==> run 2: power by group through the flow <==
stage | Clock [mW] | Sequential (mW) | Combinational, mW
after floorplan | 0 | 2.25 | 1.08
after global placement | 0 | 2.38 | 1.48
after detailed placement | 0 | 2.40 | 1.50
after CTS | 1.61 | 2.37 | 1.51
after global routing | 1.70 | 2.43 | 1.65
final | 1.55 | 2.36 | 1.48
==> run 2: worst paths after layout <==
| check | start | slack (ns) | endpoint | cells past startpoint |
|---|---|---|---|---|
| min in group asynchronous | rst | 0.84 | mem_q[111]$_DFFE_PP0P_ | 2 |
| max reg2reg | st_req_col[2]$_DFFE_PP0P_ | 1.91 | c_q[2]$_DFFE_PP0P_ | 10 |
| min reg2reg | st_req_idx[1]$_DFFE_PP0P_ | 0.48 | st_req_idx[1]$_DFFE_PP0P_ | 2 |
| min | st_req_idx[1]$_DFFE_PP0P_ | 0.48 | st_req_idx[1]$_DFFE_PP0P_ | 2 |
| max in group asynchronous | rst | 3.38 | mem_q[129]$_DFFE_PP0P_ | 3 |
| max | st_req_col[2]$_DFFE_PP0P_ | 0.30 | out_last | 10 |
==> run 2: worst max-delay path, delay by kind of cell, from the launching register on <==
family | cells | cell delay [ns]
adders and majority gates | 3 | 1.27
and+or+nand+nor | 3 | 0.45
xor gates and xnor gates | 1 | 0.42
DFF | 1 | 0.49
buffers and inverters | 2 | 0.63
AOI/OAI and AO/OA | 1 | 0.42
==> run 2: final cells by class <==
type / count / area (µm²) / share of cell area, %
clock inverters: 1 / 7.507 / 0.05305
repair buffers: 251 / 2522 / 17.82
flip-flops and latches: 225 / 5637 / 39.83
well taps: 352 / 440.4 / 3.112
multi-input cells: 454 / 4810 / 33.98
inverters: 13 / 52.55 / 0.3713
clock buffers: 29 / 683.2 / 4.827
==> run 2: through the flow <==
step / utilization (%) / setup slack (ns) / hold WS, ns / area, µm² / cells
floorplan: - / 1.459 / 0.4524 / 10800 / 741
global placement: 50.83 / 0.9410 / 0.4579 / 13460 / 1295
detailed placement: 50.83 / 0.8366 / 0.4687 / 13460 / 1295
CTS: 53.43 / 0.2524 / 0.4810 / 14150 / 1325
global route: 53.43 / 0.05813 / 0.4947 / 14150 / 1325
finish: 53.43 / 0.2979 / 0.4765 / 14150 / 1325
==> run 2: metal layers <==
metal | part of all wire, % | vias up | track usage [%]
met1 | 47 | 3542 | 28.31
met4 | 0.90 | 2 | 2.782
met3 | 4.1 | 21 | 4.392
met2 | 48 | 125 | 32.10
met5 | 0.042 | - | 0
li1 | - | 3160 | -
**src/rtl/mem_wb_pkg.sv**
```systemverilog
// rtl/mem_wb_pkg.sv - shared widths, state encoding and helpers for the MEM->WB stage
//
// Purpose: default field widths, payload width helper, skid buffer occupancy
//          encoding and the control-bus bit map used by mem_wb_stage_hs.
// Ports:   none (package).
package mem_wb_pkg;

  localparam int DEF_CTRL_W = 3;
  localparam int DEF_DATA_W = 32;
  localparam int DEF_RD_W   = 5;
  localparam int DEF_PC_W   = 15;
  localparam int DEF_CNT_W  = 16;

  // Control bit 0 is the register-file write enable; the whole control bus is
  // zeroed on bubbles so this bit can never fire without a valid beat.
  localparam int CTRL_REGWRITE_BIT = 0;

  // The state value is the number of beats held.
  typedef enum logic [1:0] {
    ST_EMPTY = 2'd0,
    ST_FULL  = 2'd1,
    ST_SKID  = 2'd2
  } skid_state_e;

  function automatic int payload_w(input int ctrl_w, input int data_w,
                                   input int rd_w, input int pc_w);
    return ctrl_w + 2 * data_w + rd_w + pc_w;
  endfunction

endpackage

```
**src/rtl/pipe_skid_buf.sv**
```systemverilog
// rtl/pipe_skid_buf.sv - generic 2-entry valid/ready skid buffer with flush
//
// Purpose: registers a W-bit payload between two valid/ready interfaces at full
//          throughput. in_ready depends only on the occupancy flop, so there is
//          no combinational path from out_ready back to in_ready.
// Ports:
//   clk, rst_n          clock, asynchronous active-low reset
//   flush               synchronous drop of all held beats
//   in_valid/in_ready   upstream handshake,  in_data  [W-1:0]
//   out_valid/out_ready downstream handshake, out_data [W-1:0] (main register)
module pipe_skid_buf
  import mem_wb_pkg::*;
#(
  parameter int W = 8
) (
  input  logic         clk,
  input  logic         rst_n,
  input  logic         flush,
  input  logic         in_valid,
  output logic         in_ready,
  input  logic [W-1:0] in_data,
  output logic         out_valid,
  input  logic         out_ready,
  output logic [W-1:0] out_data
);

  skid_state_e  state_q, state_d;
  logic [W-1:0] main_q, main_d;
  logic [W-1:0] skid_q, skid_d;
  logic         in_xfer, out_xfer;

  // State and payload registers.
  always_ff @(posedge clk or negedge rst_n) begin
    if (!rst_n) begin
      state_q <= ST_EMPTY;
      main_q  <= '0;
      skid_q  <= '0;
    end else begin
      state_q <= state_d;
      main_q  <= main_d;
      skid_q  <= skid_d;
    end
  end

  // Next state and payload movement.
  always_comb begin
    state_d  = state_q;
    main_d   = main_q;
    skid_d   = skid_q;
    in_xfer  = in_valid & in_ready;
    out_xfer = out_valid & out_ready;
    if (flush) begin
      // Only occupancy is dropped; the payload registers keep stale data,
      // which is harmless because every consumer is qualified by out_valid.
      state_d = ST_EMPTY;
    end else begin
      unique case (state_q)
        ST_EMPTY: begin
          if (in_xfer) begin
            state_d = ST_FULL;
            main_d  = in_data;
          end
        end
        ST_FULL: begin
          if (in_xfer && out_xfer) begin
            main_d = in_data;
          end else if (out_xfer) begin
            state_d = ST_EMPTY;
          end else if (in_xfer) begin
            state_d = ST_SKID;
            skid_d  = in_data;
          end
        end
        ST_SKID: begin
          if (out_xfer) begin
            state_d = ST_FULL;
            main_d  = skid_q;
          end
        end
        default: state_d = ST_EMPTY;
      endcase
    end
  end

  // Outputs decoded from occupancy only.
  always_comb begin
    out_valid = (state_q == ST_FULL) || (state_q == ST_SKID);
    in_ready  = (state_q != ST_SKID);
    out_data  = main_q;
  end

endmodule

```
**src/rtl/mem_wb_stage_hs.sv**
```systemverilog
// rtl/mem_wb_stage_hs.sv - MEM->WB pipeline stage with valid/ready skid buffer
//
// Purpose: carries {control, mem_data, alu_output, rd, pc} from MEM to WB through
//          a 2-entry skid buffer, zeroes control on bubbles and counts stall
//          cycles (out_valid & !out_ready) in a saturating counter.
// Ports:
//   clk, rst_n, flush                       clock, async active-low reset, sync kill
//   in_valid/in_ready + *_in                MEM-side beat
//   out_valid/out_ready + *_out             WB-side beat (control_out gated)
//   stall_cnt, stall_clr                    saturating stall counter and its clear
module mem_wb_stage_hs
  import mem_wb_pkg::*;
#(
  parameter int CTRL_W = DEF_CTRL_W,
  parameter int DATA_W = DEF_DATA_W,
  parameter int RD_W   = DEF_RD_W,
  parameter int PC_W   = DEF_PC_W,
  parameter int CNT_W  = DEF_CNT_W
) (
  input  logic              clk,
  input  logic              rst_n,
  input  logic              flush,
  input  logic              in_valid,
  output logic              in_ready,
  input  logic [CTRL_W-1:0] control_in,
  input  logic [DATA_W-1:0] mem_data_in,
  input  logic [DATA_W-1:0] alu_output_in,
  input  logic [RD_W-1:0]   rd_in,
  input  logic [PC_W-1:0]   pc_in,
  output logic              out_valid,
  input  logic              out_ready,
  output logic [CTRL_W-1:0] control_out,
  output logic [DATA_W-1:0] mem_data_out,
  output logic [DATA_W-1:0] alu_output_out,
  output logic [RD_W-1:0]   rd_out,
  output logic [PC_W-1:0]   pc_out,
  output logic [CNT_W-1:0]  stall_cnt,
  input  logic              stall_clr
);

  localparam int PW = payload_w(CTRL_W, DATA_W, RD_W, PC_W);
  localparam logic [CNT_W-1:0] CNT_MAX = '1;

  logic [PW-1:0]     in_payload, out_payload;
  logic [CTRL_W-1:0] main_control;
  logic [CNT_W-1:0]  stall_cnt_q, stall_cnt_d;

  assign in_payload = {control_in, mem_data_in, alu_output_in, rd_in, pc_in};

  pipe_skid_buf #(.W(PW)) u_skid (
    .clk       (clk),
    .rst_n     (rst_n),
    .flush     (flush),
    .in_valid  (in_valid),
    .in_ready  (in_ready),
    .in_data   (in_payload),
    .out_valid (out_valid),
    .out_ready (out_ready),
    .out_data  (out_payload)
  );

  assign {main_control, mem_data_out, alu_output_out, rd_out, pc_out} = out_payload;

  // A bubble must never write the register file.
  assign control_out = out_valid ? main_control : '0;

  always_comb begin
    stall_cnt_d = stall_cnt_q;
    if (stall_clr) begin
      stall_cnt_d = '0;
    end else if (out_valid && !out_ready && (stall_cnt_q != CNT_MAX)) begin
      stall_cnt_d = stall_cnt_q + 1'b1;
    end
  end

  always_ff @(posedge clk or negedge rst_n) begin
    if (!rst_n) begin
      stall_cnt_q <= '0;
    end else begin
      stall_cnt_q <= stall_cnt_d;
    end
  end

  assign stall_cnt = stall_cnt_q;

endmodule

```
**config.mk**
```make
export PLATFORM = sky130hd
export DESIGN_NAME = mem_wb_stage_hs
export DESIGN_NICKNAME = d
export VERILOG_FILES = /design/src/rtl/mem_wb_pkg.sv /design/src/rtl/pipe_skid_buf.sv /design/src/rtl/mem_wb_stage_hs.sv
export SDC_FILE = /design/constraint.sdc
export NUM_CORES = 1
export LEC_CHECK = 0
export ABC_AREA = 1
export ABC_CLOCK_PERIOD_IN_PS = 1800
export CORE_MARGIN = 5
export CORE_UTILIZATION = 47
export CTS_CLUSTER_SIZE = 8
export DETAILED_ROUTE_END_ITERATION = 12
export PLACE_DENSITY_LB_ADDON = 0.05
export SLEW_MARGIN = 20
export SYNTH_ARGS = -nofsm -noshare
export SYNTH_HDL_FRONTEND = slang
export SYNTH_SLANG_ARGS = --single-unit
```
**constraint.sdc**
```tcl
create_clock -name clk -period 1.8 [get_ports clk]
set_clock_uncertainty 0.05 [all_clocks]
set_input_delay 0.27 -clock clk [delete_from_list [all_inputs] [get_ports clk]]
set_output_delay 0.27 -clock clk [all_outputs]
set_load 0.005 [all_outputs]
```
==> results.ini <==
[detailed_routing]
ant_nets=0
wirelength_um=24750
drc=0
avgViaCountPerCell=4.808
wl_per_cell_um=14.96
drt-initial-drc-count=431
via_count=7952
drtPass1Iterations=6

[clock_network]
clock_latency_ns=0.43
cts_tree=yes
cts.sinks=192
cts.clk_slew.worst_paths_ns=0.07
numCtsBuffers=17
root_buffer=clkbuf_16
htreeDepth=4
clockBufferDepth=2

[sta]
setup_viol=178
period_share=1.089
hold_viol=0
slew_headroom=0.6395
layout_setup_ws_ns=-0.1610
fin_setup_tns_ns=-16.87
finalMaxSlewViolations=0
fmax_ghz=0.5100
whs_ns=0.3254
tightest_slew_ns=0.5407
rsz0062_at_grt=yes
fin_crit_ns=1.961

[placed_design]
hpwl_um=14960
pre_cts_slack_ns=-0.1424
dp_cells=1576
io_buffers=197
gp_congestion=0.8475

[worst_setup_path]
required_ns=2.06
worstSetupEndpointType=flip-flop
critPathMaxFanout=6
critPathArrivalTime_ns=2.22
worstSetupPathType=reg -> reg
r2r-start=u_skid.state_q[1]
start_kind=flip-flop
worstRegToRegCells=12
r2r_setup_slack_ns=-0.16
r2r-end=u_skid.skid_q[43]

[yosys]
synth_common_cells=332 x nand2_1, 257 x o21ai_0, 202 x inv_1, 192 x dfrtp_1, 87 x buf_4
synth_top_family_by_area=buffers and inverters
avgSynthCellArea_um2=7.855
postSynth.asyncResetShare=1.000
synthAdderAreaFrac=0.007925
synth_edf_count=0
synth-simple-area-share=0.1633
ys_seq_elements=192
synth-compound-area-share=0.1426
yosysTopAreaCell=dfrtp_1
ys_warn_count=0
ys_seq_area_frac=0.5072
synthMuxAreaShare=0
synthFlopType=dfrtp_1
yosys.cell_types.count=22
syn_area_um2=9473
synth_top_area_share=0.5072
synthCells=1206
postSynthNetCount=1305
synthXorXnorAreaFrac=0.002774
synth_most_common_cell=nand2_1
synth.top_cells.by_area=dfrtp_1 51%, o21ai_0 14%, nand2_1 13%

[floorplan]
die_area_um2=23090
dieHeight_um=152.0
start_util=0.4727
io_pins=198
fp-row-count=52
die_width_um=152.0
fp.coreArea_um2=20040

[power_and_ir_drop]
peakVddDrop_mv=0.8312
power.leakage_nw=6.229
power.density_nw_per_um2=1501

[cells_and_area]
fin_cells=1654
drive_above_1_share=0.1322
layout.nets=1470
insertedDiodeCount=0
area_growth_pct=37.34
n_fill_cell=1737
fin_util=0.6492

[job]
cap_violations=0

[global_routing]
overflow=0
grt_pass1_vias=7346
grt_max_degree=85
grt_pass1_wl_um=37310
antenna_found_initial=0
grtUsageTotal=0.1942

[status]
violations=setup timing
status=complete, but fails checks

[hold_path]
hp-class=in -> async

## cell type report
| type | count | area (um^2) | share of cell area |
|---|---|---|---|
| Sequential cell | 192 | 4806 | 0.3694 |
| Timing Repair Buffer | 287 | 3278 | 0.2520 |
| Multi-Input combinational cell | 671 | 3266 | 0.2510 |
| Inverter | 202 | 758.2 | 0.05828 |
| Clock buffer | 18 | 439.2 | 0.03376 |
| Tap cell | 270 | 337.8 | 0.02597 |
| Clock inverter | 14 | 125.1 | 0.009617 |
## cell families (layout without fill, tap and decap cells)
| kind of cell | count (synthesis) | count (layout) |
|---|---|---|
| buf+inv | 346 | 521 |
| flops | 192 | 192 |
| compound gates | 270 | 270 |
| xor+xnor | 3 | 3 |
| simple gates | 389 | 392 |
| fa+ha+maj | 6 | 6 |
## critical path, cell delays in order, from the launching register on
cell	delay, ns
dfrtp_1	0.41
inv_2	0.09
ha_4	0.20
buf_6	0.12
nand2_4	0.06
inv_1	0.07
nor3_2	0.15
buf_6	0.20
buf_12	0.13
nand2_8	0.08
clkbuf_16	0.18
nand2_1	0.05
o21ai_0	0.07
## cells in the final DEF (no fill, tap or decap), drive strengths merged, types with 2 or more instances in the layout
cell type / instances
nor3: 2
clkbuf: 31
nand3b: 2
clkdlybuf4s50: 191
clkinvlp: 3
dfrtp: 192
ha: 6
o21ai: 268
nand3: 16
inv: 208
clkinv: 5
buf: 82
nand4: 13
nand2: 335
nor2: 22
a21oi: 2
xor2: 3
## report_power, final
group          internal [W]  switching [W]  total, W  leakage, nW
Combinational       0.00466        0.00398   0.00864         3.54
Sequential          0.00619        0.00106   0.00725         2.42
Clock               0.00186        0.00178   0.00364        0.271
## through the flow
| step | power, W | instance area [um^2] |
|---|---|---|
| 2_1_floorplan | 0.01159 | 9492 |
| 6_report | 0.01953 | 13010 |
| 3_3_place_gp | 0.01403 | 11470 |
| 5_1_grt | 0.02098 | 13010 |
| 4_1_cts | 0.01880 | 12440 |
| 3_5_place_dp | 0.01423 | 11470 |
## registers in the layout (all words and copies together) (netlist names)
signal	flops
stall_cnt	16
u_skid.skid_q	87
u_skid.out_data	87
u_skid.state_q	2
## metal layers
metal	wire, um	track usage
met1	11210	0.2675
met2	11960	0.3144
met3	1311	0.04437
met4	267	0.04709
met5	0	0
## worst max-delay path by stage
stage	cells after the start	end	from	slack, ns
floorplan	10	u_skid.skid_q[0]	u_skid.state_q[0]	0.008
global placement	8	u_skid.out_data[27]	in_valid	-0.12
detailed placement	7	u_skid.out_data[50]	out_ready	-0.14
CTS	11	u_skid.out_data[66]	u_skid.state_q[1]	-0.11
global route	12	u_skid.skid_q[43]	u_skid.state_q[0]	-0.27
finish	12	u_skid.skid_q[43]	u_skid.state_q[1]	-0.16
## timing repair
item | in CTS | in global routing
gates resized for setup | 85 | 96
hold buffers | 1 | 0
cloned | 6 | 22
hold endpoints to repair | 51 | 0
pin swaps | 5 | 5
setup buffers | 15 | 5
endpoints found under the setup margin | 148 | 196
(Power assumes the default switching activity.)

What you should do =
Within the material above, transcribe exactly the lines that run from the line holding "CTS: 53.43 / 0.2524 / 0.4810 / 14150 / 1325" through the line holding "met5 | 0.042 | - | 0".

Response =
CTS: 53.43 / 0.2524 / 0.4810 / 14150 / 1325
global route: 53.43 / 0.05813 / 0.4947 / 14150 / 1325
finish: 53.43 / 0.2979 / 0.4765 / 14150 / 1325
==> run 2: metal layers <==
metal | part of all wire, % | vias up | track usage [%]
met1 | 47 | 3542 | 28.31
met4 | 0.90 | 2 | 2.782
met3 | 4.1 | 21 | 4.392
met2 | 48 | 125 | 32.10
met5 | 0.042 | - | 0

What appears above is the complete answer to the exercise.